Source data:
-----

Source: an optimization exercise on an open RTL-to-GDS flow (aim: small area and a short achievable clock period). Production flows keep margins and buffers that such runs may drop.
RTL that was checked went through simulation tests only; none was proved equivalent to the original.
Power and IR drop assume default switching activity.

## arbiter_rr
module arbiter_rr #(
    parameter WIDTH = 64
)(
    input               clk,
    input               rst,
    input   [WIDTH-1:0] req,
    output  [WIDTH-1:0] grant
);
Size in the first run: about 340 cells after synthesis, about 2700 um2 of cells after synthesis.
Settings: LEC_CHECK=0, CAP_MARGIN=20, CORE_MARGIN=2, CORE_UTILIZATION=40, CTS_BUF_LIST=sky130_fd_sc_hd__clkbuf_2, SETUP_SLACK_MARGIN=0.3, SLEW_MARGIN=20, SYNTH_HIERARCHICAL=1, SYNTH_MINIMUM_KEEP_SIZE=0; clock period 6.5 ns.
standard.sh (not shown) runs the stock make flow with config.mk's settings and CLKGATE_MAP_FILE= SYNTH_SCRIPT=/design/flow/synth_recipe.tcl, a recipe that flattens the netlist after the stock synthesis.
==> flow/flow/run.sh <==
#!/bin/bash
# The standard layout, with three changes: the port buffers are the
# smallest buffer (buf_1) instead of the default; after floorplan every
# logic cell is set to its smallest drive strength (flow/downsize.tcl);
# after placement the cells on the critical paths are sized up again
# (flow/size.tcl).
set -euo pipefail
here=$(pwd)
export BUFFER_PORTS_ARGS="-buffer_cell sky130_fd_sc_hd__buf_1"
export POST_FLOORPLAN_TCL="$here/flow/downsize.tcl"
export POST_RESIZE_TCL="$here/flow/size.tcl"
bash standard.sh > "$here/flow_standard.log" 2>&1
==> flow/flow/size.tcl <==
# Hook run after placement and its design repair: give the drivers of the
# high-fanout nets on the request-to-grant paths a stronger cell.
set ::db [ord::get_db]
set ::block [ord::get_db_block]
proc size_driver {net_name size} {
  set net [$::block findNet $net_name]
  if {$net eq "NULL"} { puts "size: no net $net_name"; return }
  foreach iterm [$net getITerms] {
    if {[$iterm isOutputSignal]} {
      set inst [$iterm getInst]
      set name [[$inst getMaster] getName]
      regexp {^(sky130_fd_sc_hd__[a-z0-9]+)_[0-9]+$} $name -> base
      set big [$::db findMaster ${base}_$size]
      if {$big ne "NULL"} {
        $inst swapMaster $big
        puts "size: $net_name driver [$inst getName] $name -> ${base}_$size"
      }
    }
  }
}
foreach g {0 1 2 3 4 5 6 7} {
  size_driver nz$g 4
  size_driver a$g 2
}
size_driver nhap 4
size_driver nanyg 4
size_driver sp1 2
foreach n {h12 h34 h56} { size_driver $n 2 }
foreach n {sp2 sp3 sp4 sp5 sp6 sp7} { size_driver $n 4 }
foreach n {m12 m34 m56} { size_driver $n 2 }
foreach g {0 1 2 3 4 5 6 7} { size_driver eqm$g 2 }
foreach n {kr0 kr1 kr2} { size_driver $n 4 }
# the flip-flops of the pointer row bits drive the row decode
foreach inst [$::block getInsts] {
  if {[regexp {^nk\\?\[[345]\\?\]\$_DFF} [$inst getName]]} {
    set name [[$inst getMaster] getName]
    regexp {^(sky130_fd_sc_hd__[a-z0-9]+)_[0-9]+$} $name -> base
    $inst swapMaster [$::db findMaster ${base}_4]
    puts "size: [$inst getName] $name -> ${base}_4"
  }
}
Other scripts of this flow, unchanged in this note and not shown: flow/flow/downsize.tcl
The starting point completed without violations.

-----

Work task: From the line containing "swapMaster [$::db findMaster" down to the last line of the records above, print every line exactly, with both ends kept.

Solution to this problem:
    $inst swapMaster [$::db findMaster ${base}_4]
    puts "size: [$inst getName] $name -> ${base}_4"
  }
}
Other scripts of this flow, unchanged in this note and not shown: flow/flow/downsize.tcl
The starting point completed without violations.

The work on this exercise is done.